一、内部控制实践和理论已经从合规型内控发展到管理型内控,并正向全面风险管理转变的趋势
企业内部控制的萌芽可以追溯到人类社会发展早期,古罗马时期就采取“双人记帐制度”,我国西周时期也出现了周礼审计制度,这些都是内部控制的雏形。20世纪初,随着西方资本主义经济的快速发展,企业内部控制实践经历了四个发展阶段(见表1),从20世纪初单纯的财务会计控制,到20世纪40年代增加了关注经营效率的管理控制,到70年代进一步增加了控制环境的考虑,形成了内部控制架构,随着政府监管力度的加强,进而在20世纪80年代发展到三位一体的会计控制、管理控制和合规控制。
.JPG)
八十年代以来,虚假财务报表时有发生。为此,美国成立了“反虚假财务报告委员会”,下设专门致力于内部控制研究的“发起组织委员会”,简称COSO,促进了现代内部控制理论的发展。COSO于1992年提出了题为“企业内部控制——整体框架”的研究报告,内部控制整体框架包括控制环境、风险评估、控制活动、信息沟通和持续监控等五大要素。内部控制被定义为一套由董事会、管理层及其他人员来建立和执行,为实现企业目标提供合理保证的体系,通过它将实现:经营效率或效果的提高、可靠的财务分析和报告、法律法规和制度的遵从。审计准则委员会于1995年全面接受了COSO报告的观点,并自1997年1月起生效。
2004年,COSO在“企业内部控制——整体框架”的基础上,进一步提出了 “企业风险管理——整体框架”,增加了与风险管理相关的目标设定、事项识别和风险应三大要素。
目标设定:即在制定战略和运营目标的过程中,企业应该根据自身风险偏好,充分考量所涉及的各项重大风险的影响;
事项识别:即通过一定的方法和步骤去有效地识别出公司层面及业务领域中的各种风险,确定可能影响战略和运营目标实现的风险事项;
风险应对:指企业根据自身条件和外部环境,围绕企业发展战略、风险偏好和承受度来选择风险承担、风险规避、风险转移、风险降低等相应的风险管理总体策略,并确定执行策略所需的组织体系、负责人和资源安排。

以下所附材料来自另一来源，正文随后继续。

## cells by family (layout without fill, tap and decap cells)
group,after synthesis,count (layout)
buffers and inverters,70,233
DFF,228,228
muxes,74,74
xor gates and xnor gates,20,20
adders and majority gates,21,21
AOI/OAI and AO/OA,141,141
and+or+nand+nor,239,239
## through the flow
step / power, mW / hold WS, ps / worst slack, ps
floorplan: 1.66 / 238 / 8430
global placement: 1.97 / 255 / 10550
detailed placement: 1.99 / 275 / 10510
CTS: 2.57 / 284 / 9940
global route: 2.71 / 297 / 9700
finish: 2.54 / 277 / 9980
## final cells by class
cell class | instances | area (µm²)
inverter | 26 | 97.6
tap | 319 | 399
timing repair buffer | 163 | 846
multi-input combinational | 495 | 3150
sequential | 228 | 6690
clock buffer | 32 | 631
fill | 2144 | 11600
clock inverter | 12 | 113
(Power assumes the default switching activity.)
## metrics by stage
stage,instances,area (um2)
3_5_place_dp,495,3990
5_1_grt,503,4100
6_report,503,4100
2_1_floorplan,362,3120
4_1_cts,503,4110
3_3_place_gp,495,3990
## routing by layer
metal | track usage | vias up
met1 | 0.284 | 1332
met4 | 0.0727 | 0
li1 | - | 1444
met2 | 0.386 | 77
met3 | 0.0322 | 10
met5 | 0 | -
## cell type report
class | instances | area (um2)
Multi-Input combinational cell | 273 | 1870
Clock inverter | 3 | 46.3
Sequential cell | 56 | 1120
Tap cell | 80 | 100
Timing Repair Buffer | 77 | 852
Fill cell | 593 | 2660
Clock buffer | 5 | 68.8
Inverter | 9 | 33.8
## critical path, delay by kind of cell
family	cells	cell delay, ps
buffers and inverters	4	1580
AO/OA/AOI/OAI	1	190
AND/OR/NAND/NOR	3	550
File: config.mk
export PLATFORM = sky130hd
export DESIGN_NAME = pll_reset_sequencer
export DESIGN_NICKNAME = d
export VERILOG_FILES = /design/src/rtl/pll_reset_sequencer.sv
export SDC_FILE = /design/constraint.sdc
export NUM_CORES = 1
export LEC_CHECK = 0
export ABC_AREA = 1
export CORE_ASPECT_RATIO = 1.75
export CORE_UTILIZATION = 30
export CTS_BUF_LIST = sky130_fd_sc_hd__clkbuf_16
export CTS_CLUSTER_SIZE = 12
export DETAILED_ROUTE_END_ITERATION = 16
export GPL_ROUTABILITY_DRIVEN = 0
export SYNTH_ARGS = -nofsm -noshare
export SYNTH_HDL_FRONTEND = slang
export SYNTH_SLANG_ARGS = --single-unit
File: constraint.sdc
create_clock -name ref_clk -period 2.97 [get_ports ref_clk]
set_input_delay 0.594 -clock ref_clk [delete_from_list [all_inputs] [get_ports ref_clk]]
set_output_delay 0.594 -clock ref_clk [all_outputs]
set_load 0.1 [all_outputs]
`src/rtl/fifo_pkg.sv`:
```
// Shared types and helpers for sync_fifo_lvl: width helper, pointer/level type macros, error-flag struct.
`ifndef FIFO_PKG_SV
`define FIFO_PKG_SV
`define FIFO_PTR_T(AW) logic [(AW):0]
`define FIFO_LVL_T(AW) logic [(AW):0]

package fifo_pkg;

    function automatic int fifo_clog2(input int n);
        int r;
        r = 0;
        for (int i = 0; i < 31; i++)
            if ((1 << i) < n) r = i + 1;
        return r;
    endfunction

    typedef struct packed {
        logic overflow;
        logic underflow;
    } fifo_err_t;

endpackage
`endif

```
`src/rtl/fifo_ram.sv`:
```
// Simple dual-port storage for sync_fifo_lvl: synchronous write, asynchronous read, no reset.
module fifo_ram #(
    parameter int WIDTH = 8,
    parameter int DEPTH = 16,
    parameter int AW    = 4
) (
    input  logic             clk,
    input  logic             we,
    input  logic [AW-1:0]    waddr,
    input  logic [WIDTH-1:0] wdata,
    input  logic [AW-1:0]    raddr,
    output logic [WIDTH-1:0] rdata
);

    logic [WIDTH-1:0] mem [DEPTH];

    always_ff @(posedge clk) begin
        if (we) mem[waddr] <= wdata;
    end

    assign rdata = mem[raddr];

endmodule

```
`src/rtl/sync_fifo_lvl.sv`:
```
// Single-clock FIFO with fill level, almost flags and sticky error flags.
// Define SYNC_FIFO_FWFT_EN for first-word-fall-through reads; default is registered read data.
module sync_fifo_lvl
    import fifo_pkg::*;
#(
    parameter int WIDTH     = 8,
    parameter int DEPTH     = 16,
    parameter int AF_THRESH = 14,
    parameter int AE_THRESH = 2,
    localparam int AW       = fifo_clog2(DEPTH)
) (
    input  logic             clk,
    input  logic             rst_n,
    input  logic             w_en,
    input  logic [WIDTH-1:0] w_data,
    output logic             full,
    output logic             almost_full,
    input  logic             r_en,
    output logic [WIDTH-1:0] r_data,
    output logic             empty,
    output logic             almost_empty,
    output logic [AW:0]      level,
    output logic             overflow,
    output logic             underflow,
    input  logic             clr_err
);

    localparam logic [AW:0] ONE      = 1;
    localparam logic [AW:0] LVL_FULL = DEPTH[AW:0];
    localparam logic [AW:0] LVL_AF   = AF_THRESH[AW:0];
    localparam logic [AW:0] LVL_AE   = AE_THRESH[AW:0];

    `FIFO_PTR_T(AW) w_ptr, r_ptr;
    `FIFO_LVL_T(AW) level_q;
    fifo_err_t        err_q;
    logic             w_acc, r_acc;
    logic [WIDTH-1:0] ram_rdata;

    // Flags come only from the registered level, so no input-to-flag comb path.
    assign empty        = (level_q == '0);
    assign full         = (level_q == LVL_FULL);
    assign almost_full  = (level_q >= LVL_AF);
    assign almost_empty = (level_q <= LVL_AE);
    assign level        = level_q;
    assign overflow     = err_q.overflow;
    assign underflow    = err_q.underflow;

    assign r_acc = r_en & ~empty;
    assign w_acc = w_en & (~full | r_en);

    always_ff @(posedge clk) begin
        if (!rst_n) begin
            w_ptr   <= '0;
            r_ptr   <= '0;
            level_q <= '0;
            err_q   <= '0;
        end else begin
            if (w_acc) w_ptr <= w_ptr + ONE;
            if (r_acc) r_ptr <= r_ptr + ONE;
            if (w_acc & ~r_acc)      level_q <= level_q + ONE;
            else if (r_acc & ~w_acc) level_q <= level_q - ONE;
            // a new error event wins over a same-cycle clear
            err_q.overflow  <= (w_en & ~w_acc) | (err_q.overflow  & ~clr_err);
            err_q.underflow <= (r_en & empty)  | (err_q.underflow & ~clr_err);
        end
    end

    fifo_ram #(
        .WIDTH (WIDTH),
        .DEPTH (DEPTH),
        .AW    (AW)
    ) u_ram (
        .clk   (clk),
        .we    (w_acc),
        .waddr (w_ptr[AW-1:0]),
        .wdata (w_data),
        .raddr (r_ptr[AW-1:0]),
        .rdata (ram_rdata)
    );

`ifdef SYNC_FIFO_FWFT_EN
    assign r_data = ram_rdata;
`else
    logic [WIDTH-1:0] r_data_q;

    always_ff @(posedge clk) begin
        if (!rst_n)     r_data_q <= '0;
        else if (r_acc) r_data_q <= ram_rdata;
    end

    assign r_data = r_data_q;
`endif

endmodule
```
`config.mk`:
```
export PLATFORM = sky130hd
export DESIGN_NAME = sync_fifo_lvl
export DESIGN_NICKNAME = d
export VERILOG_FILES = /design/src/rtl/fifo_pkg.sv /design/src/rtl/fifo_ram.sv /design/src/rtl/sync_fifo_lvl.sv
export SDC_FILE = /design/constraint.sdc
export NUM_CORES = 1
export LEC_CHECK = 0
export CAP_MARGIN = 25
export CELL_PAD_IN_SITES_DETAIL_PLACEMENT = 0
export CELL_PAD_IN_SITES_GLOBAL_PLACEMENT = 1
export CORE_MARGIN = 5
export CORE_UTILIZATION = 30
export CTS_CLUSTER_DIAMETER = 150
export DETAILED_ROUTE_END_ITERATION = 8
export DONT_BUFFER_PORTS = 1
export GPL_ROUTABILITY_DRIVEN = 1
export PLACE_DENSITY = 0.6
export SLEW_MARGIN = 15
export SYNTH_ARGS = -nofsm -noshare
export SYNTH_HDL_FRONTEND = slang
export SYNTH_SLANG_ARGS = --single-unit
export TNS_END_PERCENT = 10
```
`constraint.sdc`:
```
create_clock -name clk -period 8.6 [get_ports clk]
set_input_delay 2.58 -clock clk [delete_from_list [all_inputs] [get_ports clk]]
set_output_delay 2.58 -clock clk [all_outputs]
set_load 0.005 [all_outputs]
```
Word-level counts from Yosys, hierarchy flattened. Memories as Yosys holds them, arrays and structs flattened. A register that Yosys moved wholly into a read port is not among the register bits. Cells that the tools add are included.

Memories: 1. Bits of input ports: 13. Output and inout port bits: 19. Bits in registers: 17. Logic and storage cells: 36. RAM bits: 128.

Order comparisons: 2. Add/sub/neg operators: 4. Eq/ne operators: 1. Reduce and logical (&&, ||, !) cells: 3. Bitwise operators: 16. Muxes and demuxes: 4.

Memory list: u_ram.mem (words 16, bits a word 8, rd ports 1, clocked after memory_dff 1, wr ports 1, line fifo_ram.sv:15) `logic [WIDTH-1:0] mem [DEPTH];`.

Operators with widths (number): $add 5x1->5 const B (3); $mux 5 (2); $and 1x1->1 (8); $eq 5x5->1 const B (1); $ge 5x4->1 const B (1); $le 5x2->1 const B (1); $logic_not 5->1 (1); $not 1->1 (5); $sub 5x1->5 const B (1); $or 1x1->1 (3); $mux 1 (2); $reduce_bool 2->1 (1); $logic_not 1->1 (1).

Logic depth before layout (Yosys ltp).
Word-level depth: 8. Mapped depth: 12. Depth with buffers taken out: 10.

Hierarchy. From an unflattened synthesis, not the netlist that was laid out.

Cells, all modules: 336. Area, all modules: 6133.4 µm².

Modules (own cells, without submodules): fifo_ram (area an instance 4987.3 µm², cells an instance 221, times used 1); sync_fifo_lvl (area an instance 1146.1 µm², cells an instance 115, times used 1).

Worst setup path before layout. Ideal clock, no wire load.

Path type: in2reg. From: input r_en. To: register level_q (netlist bit level[4]). Arrival: 4417 ps. Setup time: 72 ps. Stages: 10. Slack: 4112 ps. Path through: nand2b_1 > o21a_1 > buf_2 > ha_1 > inv_1 > fa_1 > a21o_1 > a21oi_1 > mux2i_1 > mux2i_1.

Cells in the longest elaborated chain, start to end: 5.

RTL lines: from (decl) (line sync_fifo_lvl.sv:18) `input logic r_en,`; $or 1x1->1 * (line sync_fifo_lvl.sv:49) `assign w_acc = w_en & (~full | r_en);`; $and 1x1->1 * (line sync_fifo_lvl.sv:49); via u_ram.we (line fifo_ram.sv:8) `input logic we,`; $not 1->1 (line sync_fifo_lvl.sv:61) `else if (r_acc & ~w_acc) level_q <= level_q - ONE;`; $and 1x1->1 (line sync_fifo_lvl.sv:61); $reduce_bool 2->1 (no source line); to (signal assigned) (line sync_fifo_lvl.sv:60) `if (w_acc & ~r_acc) level_q <= level_q + ONE;`; to (signal assigned) (line sync_fifo_lvl.sv:61); to (decl) (line sync_fifo_lvl.sv:34) `` `FIFO_LVL_T(AW) level_q; ``.

The timed path passes the listed nets; every way through them passes the cells marked *. A chain may end at the register's enable or synchronous reset.

Worst setup path in the final report.
From: input r_en. To: register level_q (netlist bit level[4]).

Cells in the longest elaborated chain, start to end: 5.

RTL lines (line): $or 1x1->1 (sync_fifo_lvl.sv:49); $and 1x1->1 (sync_fifo_lvl.sv:49); $not 1->1 (sync_fifo_lvl.sv:61); $and 1x1->1 (sync_fifo_lvl.sv:61); $reduce_bool 2->1 (no source line).

Parallel ways exist; a longest one is shown, timed or not.
[src/rtl/dbg_bus_master.sv]
// Debug bus initiator: parses CMD/ADDR/DATA byte frames into single 32-bit
// sel/we/ready bus transactions and returns ack, read data or error bytes.
//
// state | meaning
// IDLE  | waiting for a command byte
// ADDR  | collecting 4 address bytes, LSB first
// DATA  | collecting 4 write-data bytes, LSB first
// BUS   | bus_sel held until bus_ready or timeout
// RESP  | streaming response byte(s) out on tx
module dbg_bus_master #(
  parameter int unsigned TIMEOUT_CYCLES = 255,
  parameter logic [7:0]  ACK_BYTE       = 8'hA5,
  parameter logic [7:0]  ERR_TIMEOUT    = 8'hEE,
  parameter logic [7:0]  ERR_CMD        = 8'hEF
) (
  input  logic        clk,
  input  logic        reset,
  input  logic [7:0]  rx_data,
  input  logic        rx_valid,
  output logic        rx_ready,
  output logic [7:0]  tx_data,
  output logic        tx_valid,
  input  logic        tx_ready,
  output logic        bus_sel,
  output logic        bus_we,
  output logic [31:0] bus_addr,
  output logic [31:0] bus_wdata,
  input  logic [31:0] bus_rdata,
  input  logic        bus_ready,
  output logic        busy
);

  localparam int unsigned TW = $clog2(TIMEOUT_CYCLES + 1);
  localparam logic [TW-1:0] TMO_LAST = TW'(TIMEOUT_CYCLES);
  localparam logic [7:0] CMD_WR = 8'h01;
  localparam logic [7:0] CMD_RD = 8'h02;

  typedef enum logic [2:0] {
    S_IDLE,
    S_ADDR,
    S_DATA,
    S_BUS,
    S_RESP
  } state_t;

  state_t        r_state,     w_state;
  logic [1:0]    r_byte_cnt,  w_byte_cnt;
  logic          r_we,        w_we;
  logic [31:0]   r_addr,      w_addr;
  logic [31:0]   r_wdata,     w_wdata;
  logic          r_sel,       w_sel;
  logic [TW-1:0] r_tmo,       w_tmo;
  logic [7:0]    r_tx_data,   w_tx_data;
  logic          r_tx_valid,  w_tx_valid;
  logic [23:0]   r_resp_buf,  w_resp_buf;
  logic [1:0]    r_resp_left, w_resp_left;
  logic          r_rx_ready,  w_rx_ready;
  logic          r_busy,      w_busy;

  logic          w_rx_acc;
  logic          w_tx_acc;
  logic [TW-1:0] w_tmo_inc;

  assign w_rx_acc  = rx_valid && r_rx_ready;
  assign w_tx_acc  = r_tx_valid && tx_ready;
  assign w_tmo_inc = r_tmo + TW'(1);

  always_comb begin
    w_state     = r_state;
    w_byte_cnt  = r_byte_cnt;
    w_we        = r_we;
    w_addr      = r_addr;
    w_wdata     = r_wdata;
    w_sel       = r_sel;
    w_tmo       = r_tmo;
    w_tx_data   = r_tx_data;
    w_tx_valid  = r_tx_valid;
    w_resp_buf  = r_resp_buf;
    w_resp_left = r_resp_left;

    case (r_state)
      S_IDLE: begin
        if (w_rx_acc) begin
          if (rx_data == CMD_WR || rx_data == CMD_RD) begin
            w_state    = S_ADDR;
            w_we       = (rx_data == CMD_WR);
            w_byte_cnt = 2'd0;
          end else begin
            w_state     = S_RESP;
            w_tx_valid  = 1'b1;
            w_tx_data   = ERR_CMD;
            w_resp_left = 2'd0;
          end
        end
      end
      S_ADDR: begin
        if (w_rx_acc) begin
          w_addr[{r_byte_cnt, 3'b000} +: 8] = rx_data;
          w_byte_cnt = r_byte_cnt + 2'd1;
          if (r_byte_cnt == 2'd3) begin
            if (r_we) begin
              w_state    = S_DATA;
              w_byte_cnt = 2'd0;
            end else begin
              w_state = S_BUS;
              w_sel   = 1'b1;
              w_tmo   = '0;
            end
          end
        end
      end
      S_DATA: begin
        if (w_rx_acc) begin
          w_wdata[{r_byte_cnt, 3'b000} +: 8] = rx_data;
          w_byte_cnt = r_byte_cnt + 2'd1;
          if (r_byte_cnt == 2'd3) begin
            w_state = S_BUS;
            w_sel   = 1'b1;
            w_tmo   = '0;
          end
        end
      end
      S_BUS: begin
        // A ready in the last allowed cycle wins over the timeout.
        if (bus_ready) begin
          w_state     = S_RESP;
          w_sel       = 1'b0;
          w_tx_valid  = 1'b1;
          w_tx_data   = r_we ? ACK_BYTE : bus_rdata[7:0];
          w_resp_buf  = bus_rdata[31:8];
          w_resp_left = r_we ? 2'd0 : 2'd3;
        end else if (w_tmo_inc == TMO_LAST) begin
          w_state     = S_RESP;
          w_sel       = 1'b0;
          w_tx_valid  = 1'b1;
          w_tx_data   = ERR_TIMEOUT;
          w_resp_left = 2'd0;
        end else begin
          w_tmo = w_tmo_inc;
        end
      end
      S_RESP: begin
        if (w_tx_acc) begin
          if (r_resp_left == 2'd0) begin
            w_state    = S_IDLE;
            w_tx_valid = 1'b0;
          end else begin
            w_tx_data   = r_resp_buf[7:0];
            w_resp_buf  = {8'h00, r_resp_buf[23:8]};
            w_resp_left = r_resp_left - 2'd1;
          end
        end
      end
      default: w_state = S_IDLE;
    endcase

    w_rx_ready = (w_state == S_IDLE) || (w_state == S_ADDR) || (w_state == S_DATA);
    w_busy     = (w_state != S_IDLE);
  end

  always_ff @(posedge clk) begin
    if (reset) begin
      r_state     <= S_IDLE;
      r_byte_cnt  <= '0;
      r_we        <= 1'b0;
      r_addr      <= '0;
      r_wdata     <= '0;
      r_sel       <= 1'b0;
      r_tmo       <= '0;
      r_tx_data   <= '0;
      r_tx_valid  <= 1'b0;
      r_resp_buf  <= '0;
      r_resp_left <= '0;
      r_rx_ready  <= 1'b0;
      r_busy      <= 1'b0;
    end else begin
      r_state     <= w_state;
      r_byte_cnt  <= w_byte_cnt;
      r_we        <= w_we;
      r_addr      <= w_addr;
      r_wdata     <= w_wdata;
      r_sel       <= w_sel;
      r_tmo       <= w_tmo;
      r_tx_data   <= w_tx_data;
      r_tx_valid  <= w_tx_valid;
      r_resp_buf  <= w_resp_buf;
      r_resp_left <= w_resp_left;
      r_rx_ready  <= w_rx_ready;
      r_busy      <= w_busy;
    end
  end

  assign rx_ready  = r_rx_ready;
  assign tx_data   = r_tx_data;
  assign tx_valid  = r_tx_valid;
  assign bus_sel   = r_sel;
  assign bus_we    = r_we;
  assign bus_addr  = r_addr;
  assign bus_wdata = r_wdata;
  assign busy      = r_busy;

endmodule

[config.mk]
export PLATFORM = sky130hd
export DESIGN_NAME = dbg_bus_master
export DESIGN_NICKNAME = d
export VERILOG_FILES = /design/src/rtl/dbg_bus_master.sv
export SDC_FILE = /design/constraint.sdc
export NUM_CORES = 1
export LEC_CHECK = 0
export BUFFER_PORTS_ARGS = -buffer_cell sky130_fd_sc_hd__buf_2
export CAP_MARGIN = 30
export CORE_MARGIN = 2
export CORE_UTILIZATION = 48
export CTS_CLUSTER_SIZE = 30
export DETAILED_ROUTE_END_ITERATION = 12
export PLACE_DENSITY = 0.76
export SLEW_MARGIN = 10
export SYNTH_ARGS = -nofsm -noshare
export SYNTH_HDL_FRONTEND = slang
export SYNTH_SLANG_ARGS = --single-unit
[constraint.sdc]
create_clock -name clk -period 2.25 [get_ports clk]
set_input_delay 0.1125 -clock clk [delete_from_list [all_inputs] [get_ports clk]]
set_output_delay 0.1125 -clock clk [all_outputs]
set_load 0.01 [all_outputs]
==> reports/results.ini <==
[drt]
ant_nets=0
drc=0
avgRoutedWirePerCell_um=15.6
avgViaCountPerCell=5.52
vias=5185
finalWirelength_um=14700
firstDrtPassIters=5
drtIter0Drc=301

[sta]
finalCriticalPeriod_ps=2190
layout_worst_path_cycle_share=0.974
max_slew_margin=0.448
worstMarginPinSlew_ps=828
finalClockSkew_ps=10.9
rsz0062_at_grt=yes
setup_viol=0
max_freq_mhz=456
hold_viol_final=0
drv_slew=0

[grt]
grt_pass1_vias=4969
grt_overflow_total=0
track_usage=0.261
grt_pass1_wl_um=23600
grt_max_degree=104
antenna_found_initial=0

[setup_path]
worstPathCellList=nand4_1 > or3_1 > a221o_1 > a311oi_4 > buf_12 > o211ai_1 > o211a_1
cp_data_arrival_time_ps=2600
crit_required_ps=2660
critPathLaunchType=register
worst_setup_path_end_kind=register
cp_max_fo=16
critPathSlowestCell=a221o_1
path_class=register to register
cpPeakStageDelay_ps=440

[clock_tree]
ctsRootBufferMaster=clkbuf_8
worstSkewPairLatency_ps=530
htreeDepth=4
cts_tree=done
clockBufferDepth=2
cts_buffers=17
clk_pin_slew_ps=60
cts_sinks=116

[logic_synthesis]
synth_edf_count=0
yosysTopAreaCell=dfxtp_1
syn_nets=684
yosys_warnings=0
yosysSeqAreaShare=0.465
syn_inst=631
synthArstFlopShare=0
syn_area_mm2=0.00500
ys_types=49
syn_avg_cell_area_um2=7.92
synth-main-ff-cell=dfxtp_1
synth.top_cells.by_area=dfxtp_1, nand2_1, a21oi_1
synth_top_area_frac=0.465
ys_ff_latch=116

[placed_design]
hpwlAfterDp_um=9190
port_buffers=121
gp_congestion=0.838
placed_cell_area_mm2=0.00581
place_inst=867

[outcome]
outcome=completed

[floorplanning]
die_y_um=106
ios=122
die_w_um=106
dieArea_mm2=0.0112
rows=37
start_util=0.489
core-area_mm2=0.0102

[pwr]
p_leak_nw=2.77
power_density_mw_per_mm2=772
finalPower_mw=5.31
ir_worst_vdd_v=0.000478

[finish]
seq_area_mm2=0.00233
final_util=0.672
nFillCells=799
area_growth_pct=37.6
final_cells=940
fin_nets=844
drive_gt1_frac=0.248
multiInputGateArea_mm2=0.00246
n_antenna_cell=0
fin_area_mm2=0.00688

[worst_hold_path]
holdCritPathClass=input pin to register

[run]
cap_violations=0

==> cells in the mapped netlist (all sizes together), types with 7 or more instances <==
library cell and instances:
ha 8, clkbuf 44, inv 12, nor2 52
nand2b 9, o21ai 9, a21oi 79, a311oi 17
nor3 7, and2 10, nand2 119, a22oi 9
dfxtp 116, nand3 74
==> state kept, by name (all words and copies together) (netlist names) <==
name,flops
bus_addr,32
bus_sel,1
bus_wdata,32
bus_we,1
busy,1
r_byte_cnt,2
r_resp_buf,24
r_resp_left,2
r_state,3
r_tmo,8
rx_ready,1
tx_data,8
tx_valid,1
==> timing repair <==
item | 4_1_cts | 5_1_grt
endpoints found under the hold margin | 79 | 0
gates resized for setup | 1 | 10
setup endpoints to repair | 8 | 17
buffers inserted | 3 | 2
hold buffers | 35 | 0
cloned | 0 | 0
pin swaps | 1 | 2
==> metal layers <==
metal | wire length (um) | global-route usage | up-vias
met5 | 0 | 0 | -
met4 | 325 | 0.103 | 0
met3 | 1000 | 0.0644 | 35
met2 | 7340 | 0.450 | 217
met1 | 6040 | 0.312 | 2412
li1 | - | - | 2521
==> report_power, final <==
group | total (mW) | leakage, nW | internal [mW] | switching, mW
registers | 2.11 | 0.939 | 2.09 | 0.0222
clock network | 2.79 | 0.289 | 1.76 | 1.03
logic | 0.408 | 1.55 | 0.184 | 0.225
total | 5.31 | 2.77 | 4.03 | 1.28
==> layout by cell type (no fill, tap or decap), types with 3 or more instances in the layout <==
cell and instances:
bufinv_16 3, nand2_1 118, ha_1 7, nor3b_1 4, o221ai_1 5, buf_4 31, clkinvlp_4 4, nand4_1 3
nand2b_1 9, mux2i_1 4, buf_2 121, clkbuf_8 3, a21o_1 4, dlygate4sd3_1 35, dfxtp_1 113, and2_1 10
clkinv_4 4, clkbuf_16 16, a311oi_1 16, a21oi_1 79, a22oi_1 9, o21ai_0 9, o22ai_1 3, nor2b_1 3
nor3_1 7, nand3_1 74, nor2_1 52, inv_1 12
==> cell type report <==
class                   instances  area share
inverters                      12     0.00655
repair buffers                190       0.183
well taps                     136      0.0247
flip-flops and latches        116       0.338
clock buffers                  19      0.0642
clock inverters                13      0.0255
multi-input cells             454       0.358
==> critical path, delay by kind of cell, from the launching register on <==
family / cells / cell delay, ps
buffers and inverters: 1 / 190
and+or+nand+nor: 2 / 460
DFF: 1 / 360
AOI/OAI and AO/OA: 4 / 1070
==> final timing paths <==
| path | start | end | slack (ps) | depth (start not counted) |
|---|---|---|---|---|
| min reg2reg | bus_wdata[19]$_SDFFE_PP0P_ | bus_wdata[19]$_SDFFE_PP0P_ | 450 | 2 |
| max reg2reg | r_tmo[1]$_SDFFE_PP0P_ | r_resp_left[0]$_SDFFE_PP0P_ | 60 | 7 |
| max | r_tmo[1]$_SDFFE_PP0P_ | r_resp_left[0]$_SDFFE_PP0P_ | 60 | 7 |
| min | bus_rdata[1] | tx_data[1]$_SDFFE_PP0P_ | 30 | 5 |
==> stage by stage <==
stage,setup TNS [ps],hold slack (ps),setup slack (ps)
2_1_floorplan,0,273,28.6
3_3_place_gp,0,362,52.1
3_5_place_dp,-127,372,-42.6
4_1_cts,0,15.9,49.0
5_1_grt,-89.7,60.2,-28.7
6_report,0,31.9,59.0
==> logic make-up (layout without fill, tap and decap cells) <==
kind of cell / Yosys count / after routing / share of synthesized area
compound gates: 147 / 147 / 0.191
xor+xnor: 4 / 4 / 0.00701
fa+ha+maj: 8 / 8 / 0.0200
buf+inv: 61 / 234 / 0.0488
flops: 116 / 116 / 0.465
mux: 4 / 4 / 0.00801
simple gates: 291 / 291 / 0.261
Note: power is estimated with default switching activity, not from simulation.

图1显示了COSO框架中内部控制与全面风险管理、内外部审计、以及企业管理之间的层级包含关系。总体而言,风险管理涵盖内部控制,内部控制涵盖内外部审计,而企业管理则是一个更大的范畴。具体来讲,内、外部 审计是内控中持续监控的一部分,是萨班斯法案履行政府市场监管职能,对企业财务报告进行合规型内控的领域。内部控制则是为实现企业经营、报告和合规目标提供合理保证的体系;一些证劵交易所如香港联交所的管治常规虽然涉及风险管理的要求,但仍然是围绕既定企业总体经营目标的实现,所开展的狭义风险管理。而“风险管理”则是要求企业作为市场经营主体,在充分考虑内、外部风险及其变化的复杂条件下,制定切实可行的战略和运营目标,并通过在企业管理的各个环节和经营过程中执行风险管理的基本流程,建立健全全面风险管理体系,确保战略和运营目标的实现。换句话说,就是无论企业周边环境如何变化,企业都应该开展全面风险管理,达成审慎制定的企业战略和运营目标,实现企业价值最大化。国资委最近出台的的《中央企业全面风险管理指引》,超越了一般合规型内控的要求,是国资委作为国有企业的出资人,为确保国有资产的保值和增值应该要求的。对《中央企业全面风险管理指引》中的一些细节,我们将在下一部分做进一步探讨。
.JPG)
综上所述,企业内部控制实践已经从20世纪初单纯的会计控制,通过增加对经营效率和控制环境的关注,以及随着政府监管力度的加强,在20世纪80年代发展到三位一体的会计控制、管理控制和合规控制。在内部控制理论的发展上,内部控制理论已经从当初的内、外部审计发展到内部控制,进而在本世纪初开始了全面风险管理。对一个企业而言,其21世纪的内部控制体系建设相应可以分为三个递进的阶段,即满足外部监管的合规型内控,企业自发提高经营效率效果的管理型内控,为增加股东价值而考虑企业风险管理的全面风险管理体系(如图2)。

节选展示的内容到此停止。